Con todo el aparato mediático que es de rigor, el presidente Obama ha instado al mundo de Wall Street a que apoye la reforma del sistema financiero para eliminar las condiciones que hicieron posible el crac financiero de 2008. Ha sido una petición doble: que dejen de resistirse a ella y que cooperen a establecerla. La batalla, planteada como está ,a cara de perro, apunta a superar en su crudeza la previamente habida con la reforma del sistema sanitario. No son sólo las cuestiones de principio en todo lo que se refiere a la sacrosanta libertad económica del sistema norteamericano, el asunto, por ejemplo, de si las irresponsabilidades de varios de los gigantes de las finanzas son causa suficiente para entrar en una reforma que, a poco que se vayan el bisturí o el escalpelo, puede derivar en el cambio sistémico.
Son también de tener encuenta las condiciones de contexto estrictamente político en las que aparece, de una parte, el endurecimiento progresivo de la oposición republicana, y de otra, como certificado de las limitaciones de maniobra presidenciales, la caída permanente de la aceptación de Obama en las encuestas de opinión. Se trata en esto de un añadido demoscópico de falta de legitimación o de factibilidad política para emprender un proyecto de tan duro y difícil encaje en el decálogo del sistema liberal estadounidense.
Algo habrá, pensaron muchos, que pueda hacerse para evitar los desvergonzados comportamientos bancarios con toda aquella marejada de las “subprime”, propiciada por la gravitación de una política monetaria que llevó a la trivialización patológica del precio del dinero desde el timón de la política de Alan Greespan, tras la salida de Paul Wolcker de las responsabilidades de la Reserva Federal.

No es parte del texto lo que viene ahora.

==> config.mk <==
export PLATFORM = sky130hd
export DESIGN_NAME = hazard_ctrl
export DESIGN_NICKNAME = d
export VERILOG_FILES = /design/src/rtl/hazard_ctrl.sv
export SDC_FILE = /design/constraint.sdc
export NUM_CORES = 1
export LEC_CHECK = 0
export CORE_AREA = 3 3 53 55
export CTS_CLUSTER_DIAMETER = 100
export DETAILED_ROUTE_END_ITERATION = 7
export DIE_AREA = 0 0 56 58
export PLACE_DENSITY = 0.77
export RECOVER_POWER = 50
export SLEW_MARGIN = 20
export SYNTH_ARGS = -nofsm -noshare
export SYNTH_HDL_FRONTEND = slang
export SYNTH_SLANG_ARGS = --single-unit
==> constraint.sdc <==
create_clock -name clk -period 1.7 [get_ports clk]
set_input_delay 0.34 -clock clk [delete_from_list [all_inputs] [get_ports clk]]
set_output_delay 0.34 -clock clk [all_outputs]
set_load 0.1 [all_outputs]
<file path="config.mk">
export PLATFORM = sky130hd
export DESIGN_NAME = bram_r_drain
export DESIGN_NICKNAME = d
export VERILOG_FILES = /design/src/rtl/simd_pkg.sv /design/src/rtl/bram_r_drain_row_serializer.sv /design/src/rtl/bram_r_drain.sv
export SDC_FILE = /design/constraint.sdc
export NUM_CORES = 1
export LEC_CHECK = 0
export CAP_MARGIN = 20
export CORE_ASPECT_RATIO = 0.6
export CORE_MARGIN = 3
export CORE_UTILIZATION = 55
export CTS_CLUSTER_DIAMETER = 150
export DETAILED_ROUTE_END_ITERATION = 10
export HOLD_SLACK_MARGIN = 0.03
export PLACE_DENSITY = 0.78
export SYNTH_ARGS = -nofsm -noshare
export SYNTH_HDL_FRONTEND = slang
export SYNTH_SLANG_ARGS = --single-unit
</file>
<file path="constraint.sdc">
create_clock -name clk -period 9.85 [get_ports clk]
set_input_delay 2.955 -clock clk [delete_from_list [all_inputs] [get_ports clk]]
set_output_delay 2.955 -clock clk [all_outputs]
set_load 0.01 [all_outputs]
</file>
--- config.mk ---
export PLATFORM = sky130hd
export DESIGN_NAME = uart_frame_tx
export DESIGN_NICKNAME = d
export VERILOG_FILES = /design/src/rtl/uart_frame_tx.sv
export SDC_FILE = /design/constraint.sdc
export NUM_CORES = 1
export LEC_CHECK = 0
export CORE_AREA = 10 10 93 74
export CTS_CLUSTER_DIAMETER = 50
export DETAILED_ROUTE_END_ITERATION = 10
export DIE_AREA = 0 0 103 84
export PLACE_DENSITY = 0.84
export SYNTH_ARGS = -nofsm -noshare
export SYNTH_HDL_FRONTEND = slang
export SYNTH_SLANG_ARGS = --single-unit
--- constraint.sdc ---
create_clock -name clk -period 5.9 [get_ports clk]
set_input_delay 1.18 -clock clk [delete_from_list [all_inputs] [get_ports clk]]
set_output_delay 1.18 -clock clk [all_outputs]
set_load 0.05 [all_outputs]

La causa de todo esto no tiene su origen en los mandatos republicanos de George W.Bush, sino de los tiempos demócratas en la Casa Blanca con Bill Clinton.

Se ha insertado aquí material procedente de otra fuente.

**src/rtl/pwconv_1point_mul8_issuer_if.sv**
```systemverilog
// Point bus from the issuer to the 8-input + bias adder.
// Handshake: the adder raises out_ready when it can take a point this cycle;
// the issuer raises en for exactly one cycle per point, and en is only ever
// high in a cycle that follows an edge where out_ready was 1. When out_ready
// is 0 the issuer freezes and en stays 0.
interface pwconv_1point_mul8_issuer_if #(
  parameter int PA_W = 4,
  parameter int OA_W = 2
);
  logic            out_ready;
  logic [31:0]     data_in0;
  logic [31:0]     data_in1;
  logic [31:0]     data_in2;
  logic [31:0]     data_in3;
  logic [31:0]     data_in4;
  logic [31:0]     data_in5;
  logic [31:0]     data_in6;
  logic [31:0]     data_in7;
  logic [31:0]     bias;
  logic            en;
  logic [PA_W-1:0] pos_idx;
  logic [OA_W-1:0] oc_idx;

  modport master (
    input  out_ready,
    output data_in0, data_in1, data_in2, data_in3,
    output data_in4, data_in5, data_in6, data_in7,
    output bias, en, pos_idx, oc_idx
  );

  modport slave (
    output out_ready,
    input  data_in0, data_in1, data_in2, data_in3,
    input  data_in4, data_in5, data_in6, data_in7,
    input  bias, en, pos_idx, oc_idx
  );
endinterface

```
**src/rtl/pwconv_1point_mul8_issuer.sv**
```systemverilog
// Producer for the PWconv 1x1 point adder. Walks (pos, oc) with oc innermost,
// issues one feature word and one weight word per pair, and presents the
// 8 signed int8 products (sign-extended to 32 bits) plus the channel bias.
// feat_addr/w_addr are registered read addresses; the memory returns the
// addressed word in the cycle after the pair was issued, so the addresses
// double as the stage-1 tags. Everything freezes while out_ready is 0.
module pwconv_1point_mul8_issuer #(
  parameter int NPOS = 16,
  parameter int NOC  = 4,
  parameter int PA_W = 4,
  parameter int OA_W = 2
) (
  input  logic            clk,
  input  logic            rst_b,
  input  logic            start,
  output logic [PA_W-1:0] feat_addr,
  input  logic [63:0]     feat_data,
  output logic [OA_W-1:0] w_addr,
  input  logic [63:0]     w_data,
  input  logic [31:0]     bias_data,
  output logic            busy,
  output logic            done,
  output logic [1:0]      dbg_state,
  pwconv_1point_mul8_issuer_if.master pt
);

  typedef enum logic [1:0] {
    S_IDLE  = 2'd0,
    S_RUN   = 2'd1,
    S_DRAIN = 2'd2,
    S_DONE  = 2'd3
  } state_t;

  localparam logic [PA_W-1:0] POS_LAST = PA_W'(NPOS - 1);
  localparam logic [OA_W-1:0] OC_LAST  = OA_W'(NOC - 1);

  state_t          state_q, state_d;
  logic [PA_W-1:0] pos_q, pos_d;
  logic [OA_W-1:0] oc_q, oc_d;
  logic [PA_W-1:0] feat_addr_q, feat_addr_d;
  logic [OA_W-1:0] w_addr_q, w_addr_d;
  logic            v1_q, v1_d;
  logic            v2_q, v2_d;
  logic            en_q, en_d;
  logic [PA_W-1:0] pos_idx_q, pos_idx_d;
  logic [OA_W-1:0] oc_idx_q, oc_idx_d;
  logic [31:0]     bias_q, bias_d;
  logic [31:0]     data_q [8];
  logic [31:0]     data_d [8];

  logic            advance;
  logic            issue;
  logic            last_pair;
  logic signed [15:0] prod [8];

  assign advance   = pt.out_ready;
  assign issue     = (state_q == S_RUN) && advance;
  assign last_pair = (pos_q == POS_LAST) && (oc_q == OC_LAST);

  // Full signed 8x8 products, one per channel lane.
  for (genvar k = 0; k < 8; k++) begin : g_mul
    assign prod[k] = $signed(feat_data[8*k +: 8]) * $signed(w_data[8*k +: 8]);
  end

  // Next-state: pair counters, issue stage, output stage and FSM.
  always_comb begin
    state_d     = state_q;
    pos_d       = pos_q;
    oc_d        = oc_q;
    feat_addr_d = feat_addr_q;
    w_addr_d    = w_addr_q;
    v1_d        = v1_q;
    v2_d        = v2_q;
    en_d        = 1'b0;
    pos_idx_d   = pos_idx_q;
    oc_idx_d    = oc_idx_q;
    bias_d      = bias_q;
    for (int k = 0; k < 8; k++) begin
      data_d[k] = data_q[k];
    end

    // Stage 0: issue the current pair and step oc (inner) then pos (outer).
    if (issue) begin
      feat_addr_d = pos_q;
      w_addr_d    = oc_q;
      if (oc_q == OC_LAST) begin
        oc_d  = '0;
        pos_d = last_pair ? '0 : pos_q + 1'b1;
      end else begin
        oc_d  = oc_q + 1'b1;
      end
    end

    // Stages 1/2: memory data is valid while v1 is set; latch it on advance.
    if (advance) begin
      v1_d = issue;
      v2_d = v1_q;
      en_d = v1_q;
      if (v1_q) begin
        for (int k = 0; k < 8; k++) begin
          data_d[k] = {{16{prod[k][15]}}, prod[k]};
        end
        bias_d    = bias_data;
        pos_idx_d = feat_addr_q;
        oc_idx_d  = w_addr_q;
      end
    end

    case (state_q)
      S_IDLE:  if (start) state_d = S_RUN;
      S_RUN:   if (issue && last_pair) state_d = S_DRAIN;
      S_DRAIN: if (!v1_d && !v2_d) state_d = S_DONE;
      S_DONE:  state_d = S_IDLE;
      default: state_d = S_IDLE;
    endcase
  end

  // State register with synchronous active-low reset.
  always_ff @(posedge clk) begin
    if (!rst_b) begin
      state_q     <= S_IDLE;
      pos_q       <= '0;
      oc_q        <= '0;
      feat_addr_q <= '0;
      w_addr_q    <= '0;
      v1_q        <= 1'b0;
      v2_q        <= 1'b0;
      en_q        <= 1'b0;
      pos_idx_q   <= '0;
      oc_idx_q    <= '0;
      bias_q      <= '0;
      for (int k = 0; k < 8; k++) begin
        data_q[k] <= '0;
      end
    end else begin
      state_q     <= state_d;
      pos_q       <= pos_d;
      oc_q        <= oc_d;
      feat_addr_q <= feat_addr_d;
      w_addr_q    <= w_addr_d;
      v1_q        <= v1_d;
      v2_q        <= v2_d;
      en_q        <= en_d;
      pos_idx_q   <= pos_idx_d;
      oc_idx_q    <= oc_idx_d;
      bias_q      <= bias_d;
      for (int k = 0; k < 8; k++) begin
        data_q[k] <= data_d[k];
      end
    end
  end

  assign feat_addr  = feat_addr_q;
  assign w_addr     = w_addr_q;
  assign busy       = (state_q == S_RUN) || (state_q == S_DRAIN);
  assign done       = (state_q == S_DONE);
  assign dbg_state  = state_q;

  assign pt.data_in0 = data_q[0];
  assign pt.data_in1 = data_q[1];
  assign pt.data_in2 = data_q[2];
  assign pt.data_in3 = data_q[3];
  assign pt.data_in4 = data_q[4];
  assign pt.data_in5 = data_q[5];
  assign pt.data_in6 = data_q[6];
  assign pt.data_in7 = data_q[7];
  assign pt.bias     = bias_q;
  assign pt.en       = en_q;
  assign pt.pos_idx  = pos_idx_q;
  assign pt.oc_idx   = oc_idx_q;

endmodule
```
**src/flat_wrapper.sv**
```systemverilog
// flat-port wrapper written by rule: the top's interface ports become plain ports
module pwconv_1point_mul8_issuer_flat 
#(
  parameter int NPOS = 16,
  parameter int NOC  = 4,
  parameter int PA_W = 4,
  parameter int OA_W = 2
)
  (clk, rst_b, start, feat_addr, feat_data, w_addr, w_data, bias_data, busy, done, dbg_state, pt_out_ready, pt_data_in0, pt_data_in1, pt_data_in2, pt_data_in3, pt_data_in4, pt_data_in5, pt_data_in6, pt_data_in7, pt_bias, pt_en, pt_pos_idx, pt_oc_idx);
  pwconv_1point_mul8_issuer_if #(.PA_W(PA_W), .OA_W(OA_W)) pt_i ();
  input  logic clk;
  input  logic rst_b;
  input  logic start;
  output logic [PA_W-1:0] feat_addr;
  input  logic [63:0] feat_data;
  output logic [OA_W-1:0] w_addr;
  input  logic [63:0] w_data;
  input  logic [31:0] bias_data;
  output logic busy;
  output logic done;
  output logic [1:0] dbg_state;
  input wire logic [$bits(pt_i.out_ready)-1:0] pt_out_ready;
  output wire logic [$bits(pt_i.data_in0)-1:0] pt_data_in0;
  output wire logic [$bits(pt_i.data_in1)-1:0] pt_data_in1;
  output wire logic [$bits(pt_i.data_in2)-1:0] pt_data_in2;
  output wire logic [$bits(pt_i.data_in3)-1:0] pt_data_in3;
  output wire logic [$bits(pt_i.data_in4)-1:0] pt_data_in4;
  output wire logic [$bits(pt_i.data_in5)-1:0] pt_data_in5;
  output wire logic [$bits(pt_i.data_in6)-1:0] pt_data_in6;
  output wire logic [$bits(pt_i.data_in7)-1:0] pt_data_in7;
  output wire logic [$bits(pt_i.bias)-1:0] pt_bias;
  output wire logic [$bits(pt_i.en)-1:0] pt_en;
  output wire logic [$bits(pt_i.pos_idx)-1:0] pt_pos_idx;
  output wire logic [$bits(pt_i.oc_idx)-1:0] pt_oc_idx;
  assign pt_i.out_ready = pt_out_ready;
  assign pt_data_in0 = pt_i.data_in0;
  assign pt_data_in1 = pt_i.data_in1;
  assign pt_data_in2 = pt_i.data_in2;
  assign pt_data_in3 = pt_i.data_in3;
  assign pt_data_in4 = pt_i.data_in4;
  assign pt_data_in5 = pt_i.data_in5;
  assign pt_data_in6 = pt_i.data_in6;
  assign pt_data_in7 = pt_i.data_in7;
  assign pt_bias = pt_i.bias;
  assign pt_en = pt_i.en;
  assign pt_pos_idx = pt_i.pos_idx;
  assign pt_oc_idx = pt_i.oc_idx;
  pwconv_1point_mul8_issuer #(.NPOS(NPOS), .NOC(NOC), .PA_W(PA_W), .OA_W(OA_W)) u_core (.clk(clk), .rst_b(rst_b), .start(start), .feat_addr(feat_addr), .feat_data(feat_data), .w_addr(w_addr), .w_data(w_data), .bias_data(bias_data), .busy(busy), .done(done), .dbg_state(dbg_state), .pt(pt_i));
endmodule
```
**config.mk**
```make
export PLATFORM = sky130hd
export DESIGN_NAME = pwconv_1point_mul8_issuer_flat
export DESIGN_NICKNAME = d
export VERILOG_FILES = /design/src/rtl/pwconv_1point_mul8_issuer_if.sv /design/src/rtl/pwconv_1point_mul8_issuer.sv /design/src/flat_wrapper.sv
export SDC_FILE = /design/constraint.sdc
export NUM_CORES = 2
export LEC_CHECK = 0
export CAP_MARGIN = 20
export CORE_UTILIZATION = 45
export DETAILED_ROUTE_END_ITERATION = 10
export PLACE_DENSITY_LB_ADDON = 0.1
export SYNTH_ARGS = -nofsm -noshare
export SYNTH_HDL_FRONTEND = slang
export SYNTH_SLANG_ARGS = --single-unit
```
**constraint.sdc**
```tcl
create_clock -name clk -period 5.77 [get_ports clk]
set_clock_uncertainty 0.05 [all_clocks]
set_input_delay 0.8655 -clock clk [delete_from_list [all_inputs] [get_ports clk]]
set_output_delay 0.8655 -clock clk [all_outputs]
set_load 0.02 [all_outputs]
```
Word level (Yosys, flattened, before mapping)
Memories as Yosys holds them, arrays and structs flattened.
Cells that the tools add are included.
{ "word_totals": {"mem_bits_ro": 0, "input_bits": 164, "mem_bits_rw": 256, "regBits": 55, "n_memories": 1, "output_inout_bits": 305, "word_cells": 70, "latchBits": 0} }
{ "memory_table": {"columns": ["memory", "words", "width", "read_ports", "rd_clocked_by_memory_dff", "wr", "line_no", "text"], "rows": [
  ["u_core.data_q", 8, 32, 8, 0, 8, "pwconv_1point_mul8_issuer.sv:48", "logic [31:0] data_q [8];"]
]} }
{ "classes": {"order_cmp": 0, "n_reduce_logical": 12, "n_bitwise": 8, "multipliers": 8, "shift": 0, "n_mux": 20, "n_eq_ne": 8, "add_sub_neg": 2, "div_mod_pow": 0} }
{ "op_table": {"columns": ["op", "count"], "rows": [
  ["2-to-1 mux 256 bit", 2],
  ["2-to-1 mux 32 bit", 8],
  ["multiplier 8 x 8 -> 16 bit", 8],
  ["2-to-1 mux 2 bit", 4],
  ["OR 1 bit", 8],
  ["case mux 2 bit (4 select lines)", 1],
  ["== test 2 bit (second input constant)", 3],
  ["AND reduction 2 bit", 3],
  ["adder 4 x 1 -> 4 bit (second input constant)", 1],
  ["== test 4 bit (second input constant)", 1],
  ["logical AND 1 bit", 4],
  ["2-to-1 mux 1 bit", 4],
  ["2-to-1 mux 4 bit", 1],
  ["!= test 2 bit (second input constant)", 2],
  ["AND reduction 3 bit", 1],
  ["adder 2 x 1 -> 2 bit (second input constant)", 1],
  ["== test 2 x 1 -> 1 bit (second input constant)", 1],
  ["zero test 1 bit", 2],
  ["zero test 2 bit", 1],
  ["!= test 2 x 1 -> 1 bit (second input constant)", 1],
  ["logical OR 1 bit", 1]
]} }

Longest topological paths before layout
{ "logic_depth": {"ltp_word": 7, "depth_mapped": 17, "ltp_nobuf": 17} }

Least setup slack after synthesis
OpenSTA, ideal clock, no wires.
{ "synth_timing": {"kind": "input -> register", "startpoint": "input port feat_data[61]", "endpoint": "memory u_core.data_q[7][13] (netlist: u_core.data_q[0][237])", "n_path_buf": 0, "setup_time_ns": 0.117, "t_arrival_ns": 4.520, "required_ns": 5.603, "stages": 16, "setup_slack_ns": 1.083, "path_cell_list": "and2_1 -> fa_1 -> inv_1 -> fa_1 -> inv_1 -> fa_1 -> inv_1 -> fa_1 -> inv_1 -> ha_1 -> o211ai_1 -> o21a_1 -> a211o_2 -> a21boi_2 -> o21ai_1 -> a32o_1"} }
{ "synth_rtl": {"columns": ["element", "line_no", "text"], "rows": [
  ["start: declaration", "flat_wrapper.sv:15", "input logic [63:0] feat_data;"],
  ["end: declaration", "pwconv_1point_mul8_issuer.sv:48", null]
]} }

==> impl_metrics.toml <==
[routing]
wirelength_um = 66840
vias = 21080
drc = 0
detail-route-antenna-nets = 0
via_per_inst = 4.979
drt-initial-drc-count = 968
first_pass_iters = 5
wl_per_cell_um = 15.79

[setup_path]
cp_slowest_cell = "clkdlybuf4s50_1"
path_class = "in -> reg"
worst_ep_required_time_ps = 6070
rr_startpoint = "u_core.v1_q"
crit_arrival_ps = 5350
cp_cell_sequence = "clkdlybuf4s50_1, and2_1, fa_1, inv_1, fa_1, inv_1, fa_1, inv_1, fa_1, inv_1, ha_1, a21o_1, a21oi_1, nand3_1, a31oi_1, xnor2_1, a211oi_1"
startpoint = "feat_data[53]"
cpPeakStageDelay_ps = 570
cp-start-kind = "primary input"
cp_max_fo = 8
endpoint_kind = "flop"

[timing]
fin_crit_ps = 5055
worstMarginPinSlew_ps = 991.3
hold_ws_ps = 401.1
finalMaxSlewViolations = 0
timing.final.ws_setup_ps = 715.5
fin_tns_setup_ps = 0
setup_viol = 0
fin_crit_sh = 0.8760
slew_headroom = 0.3391
rsz0062_at_grt = "no"
fmax_mhz = 197.8
report.final.hold_viol_count = 0

[global_routing]
antenna_found_initial = 3
grt_max_degree = 122
grt_pass1_vias = 22210
gr-total-overflow = 0
grt_pass1_wl_um = 111600
track_usage = 0.2289

[logic_synthesis]
netlist-cell-type-count = 55
synth_top_family_by_area = "adder cells"
synthXorXnorAreaFrac = 0.02961
synth_compound_area_frac = 0.08620
synth_area_um2 = 27210
synthMuxAreaShare = 0.003264
synthArstFlopShare = 0
yosys.area_share.simple = 0.1822
synth_ff_type = "dfxtp_1"
ys_seq_area_frac = 0.1346
postSynthCellCount = 3123
yosysWarningCount = 0
synth.ff_latch_count = 183
synth_fp_nets = 3965
syn_avg_cell_area_um2 = 8.714
synthAdderAreaFrac = 0.4331
synth_edf_count = 0

[layout]
stdcell_area_um2 = 32460
fin_nets = 4288
seq_area_um2 = 3664
drive_above_1_share = 0.02775
finalNonFillerCells = 4233
post-route-util = 0.5470
multi_input_area_um2 = 20000
synthToLayoutAreaGrowth_pct = 19.29
fill_cells = 5436

[floorplanning]
fp.dieW_um = 247.9
die_height_um = 247.9
ioPinCount = 469
initial_core_util = 0.4585
die_area_um2 = 61460
core-area_um2 = 59350
placementRows = 89

[placement]
place_worst_setup_slack_ps = 207.7
port_buffers = 468
dp.cells = 4200
dpl-instance-area_um2 = 31870
gp_congestion = 0.8985
hpwl_um = 54490

[cts]
post_cts_buffers = 0
holdBufCountCts = 0
path_clk_slew_ps = 80
cts.htree.levels = 4
cts_made_buffers = 17
cts.sinks = 183
cts_tree = "done"
clockBufferDepth = 2
insertion_delay_ps = 500
root_buffer = "clkbuf_16"
ctsResizeCount = 0

[pwr]
p_clk_frac = 0.113
p_int_mw = 5.553
fin_total_pwr_mw = 10.81
seqPwrFrac = 0.136
p_sw_mw = 5.259
power_frac_comb = 0.751
p_sw_frac = 0.4864
p_leak_nw = 14.71
power_density_nw_per_um2 = 333.1
ir_drop_mv = 0.2928

[status]
status = "complete, no violations"

[flow_run]
max-cap-violations = 0

[hold_path]
min_path_type = "reg -> reg"
min_from = "u_core.data_q[0][7]"
==> power by group through the flow <==
stage                     Combinational [mW]  Sequential [mW]  Clock, mW
after floorplan                         6.07             1.59          0
after global placement                  8.00             1.49          0
after detailed placement                8.11             1.50          0
after CTS                               8.19             1.47       1.28
after global routing                    9.29             1.48       1.31
final                                   8.12             1.47       1.23
==> flip-flops by register name, indices dropped and copies added (netlist names), 4 cells and up <==
register,flops
u_core.data_q,128
u_core.pt.pos_idx,4
u_core.pt.bias,32
u_core.pos_q,4
u_core.feat_addr,4
==> final cells by class <==
cell class                      instances  area share
Multi-Input combinational cell       2123      0.6160
Timing Repair Buffer                  492      0.1501
Sequential cell                       183      0.1128
Inverter                              629     0.07288
Tap cell                              773     0.02979
Clock buffer                           17     0.01310
Clock inverter                         15    0.005203
Antenna cell                            1  0.00007708
==> cell families (layout without fill, tap and decap cells) <==
group,count (synthesis),after routing
AOI/OAI and AO/OA,365,365
xor gates and xnor gates,92,92
adders and majority gates,678,678
buffers and inverters,817,1153
DFF,183,183
muxes,8,8
other,0,1
and+or+nand+nor,980,980
==> cell usage in the layout, fill, tap and decap left out, types with 6 or more instances in the layout <==
master,synthesis,layout
a211oi_1,36,36
a211oi_2,9,9
a21boi_0,7,7
a21o_1,31,31
a21oi_1,166,166
a31oi_1,7,7
a32o_1,8,8
and2_1,332,332
buf_4,128,23
clkbuf_16,0,17
clkdlybuf4s50_1,0,467
dfxtp_1,183,183
fa_1,440,440
ha_1,238,238
inv_1,627,626
mux2_2,7,7
nand2_1,362,361
nand2b_1,12,12
nand3_1,55,55
nand3b_1,8,8
nand4b_1,7,7
nor2_1,79,78
nor2b_1,56,56
nor3_1,31,31
nor4_1,8,8
o211ai_1,21,21
o21a_1,10,10
o21ai_0,30,30
o21ai_1,6,6
o21ai_2,7,7
o21ba_2,7,7
or2_1,7,7
or3_1,16,16
xnor2_1,82,82
xor2_1,10,10
==> path summary, 6_finish.rpt <==
path                           end  cells after the start  slack, ps
max          u_core.data_q[0][223]                     17        720
min            u_core.data_q[0][7]                      2        400
max reg2reg   u_core.data_q[0][45]                      4       3490
min reg2reg    u_core.data_q[0][7]                      2        400
==> cells in the mapped netlist (38+ instances only) <==
cell type	number	share of area
nand2_1	362	0.050
xnor2_1	82	0.026
nand3_1	55	0.010
buf_4	128	0.035
and2_1	332	0.076
dfxtp_1	183	0.13
a21oi_1	166	0.031
nor2_1	79	0.011
clkbuf_1	38	0.0052
fa_1	440	0.32
nor2b_1	56	0.013
inv_1	627	0.086
ha_1	238	0.11
==> metal layers <==
metal  wire (um)  GRT usage
met5          25          0
met4        1595    0.07272
met3        3111    0.03785
met2       33030     0.3937
met1       29080     0.2919
==> worst max-delay path: cells and delay by family <==
kind	cells	cell delay (ps)
adder cells (fa/ha/maj)	5	2320
AO/OA/AOI/OAI	4	800
XOR/XNOR	1	190
AND/OR/NAND/NOR	2	410
buffers and inverters	5	770
No activity file was read; power rests on OpenSTA's default activity.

Aunque el problema, por tanto, no es cuestión de diferentes políticas monetarias por parte de los dos últimos presidentes, aparece ahora enconado por el nivel de tensión política que se deja notar en el campo republicano, con un deslizamiento cierto de la derecha hacia un talante más hosco y menos cooperante. Al final, sin embargo, se llegará a cierto consenso – tal como el presidente Obama ha pedido en su discurso – porque es de aceptación común que no pueden aceptarse riesgos de mercado tales como los que llevaron a la catástrofe del 2008. Pero el precio que se haya de pagar ello, el cuanto de los recortes a la libertad del mercado mismo, será la materia del litigio, que es en mucho ideológico.

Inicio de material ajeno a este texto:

[src/rtl/clk_div_pkg.sv]
// Shared constants and helpers for the multi-channel clock divider.
package clk_div_pkg;

  localparam int DEF_DIV_W = 10;
  localparam int DEF_DIV   = 10;

  // High phase length of a period: ceil(R/2).
  function automatic int unsigned half_hi(input int unsigned r);
    return (r + 1) / 2;
  endfunction

  // Low bit of channel ch's ratio slice within the packed ratio bus.
  function automatic int slice_lo(input int ch, input int w);
    return ch * w;
  endfunction

endpackage

[src/rtl/clk_divider_multi_if.sv]
// Control/status bundle of the multi-channel divider.
interface clk_divider_multi_if import clk_div_pkg::*; #(
  parameter int N_CH  = 4,
  parameter int DIV_W = DEF_DIV_W
);
  logic [N_CH-1:0]       ch_en;
  logic [N_CH*DIV_W-1:0] div_ratio;
  logic [N_CH-1:0]       div_load;
  logic                  sync;
  logic [N_CH-1:0]       clk_out;
  logic [N_CH-1:0]       tick;
  logic [N_CH-1:0]       pend;

  modport master (
    output ch_en, div_ratio, div_load, sync,
    input  clk_out, tick, pend
  );

  modport slave (
    input  ch_en, div_ratio, div_load, sync,
    output clk_out, tick, pend
  );
endinterface
`config.mk`:
```
export PLATFORM = sky130hd
export DESIGN_NAME = alu_sequencer
export DESIGN_NICKNAME = d
export VERILOG_FILES = /design/src/rtl/alu_sequencer.sv
export SDC_FILE = /design/constraint.sdc
export NUM_CORES = 1
export LEC_CHECK = 0
export ABC_AREA = 1
export BUFFER_PORTS_ARGS = -buffer_cell sky130_fd_sc_hd__buf_2
export CELL_PAD_IN_SITES_DETAIL_PLACEMENT = 1
export CELL_PAD_IN_SITES_GLOBAL_PLACEMENT = 2
export CORE_UTILIZATION = 33
export CTS_BUF_LIST = sky130_fd_sc_hd__clkbuf_2
export CTS_CLUSTER_SIZE = 20
export DETAILED_ROUTE_END_ITERATION = 12
export GPL_TIMING_DRIVEN = 0
export PLACE_DENSITY_LB_ADDON = 0.2
export REMOVE_ABC_BUFFERS = 1
export SLEW_MARGIN = 15
export SYNTH_ARGS = -nofsm -noshare
export SYNTH_HDL_FRONTEND = slang
export SYNTH_SLANG_ARGS = --single-unit
```
`constraint.sdc`:
```
create_clock -name clk_i -period 2.55 [get_ports clk_i]
set_input_delay 0.255 -clock clk_i [delete_from_list [all_inputs] [get_ports clk_i]]
set_output_delay 0.255 -clock clk_i [all_outputs]
set_load 0.05 [all_outputs]
```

Si Clinton pudo decir aquello de que “es la economía”, otros podrán contestar ahora al huésped de la Casa que “es el sistema” la cuestión que se debate. En contraste con una óptica europea, abierta al pacto sobre los principios en estas materias de libertad económica, acaso por razones históricas de impregnación socialdemócrata y keynesiana, los actores de la política y de la economía norteamericanas, están mucho más cerca, por ejemplo, de la libre tenencia de armas que de la posesión eficientemente reglamentada de la posesión y uso de éstas.
Cada mundo tiene sus propios paradigmas, sus específicas referencias y códigos para valor el significado de las cosas. En el mundo norteamericano, especialmente, las de la libertad individual.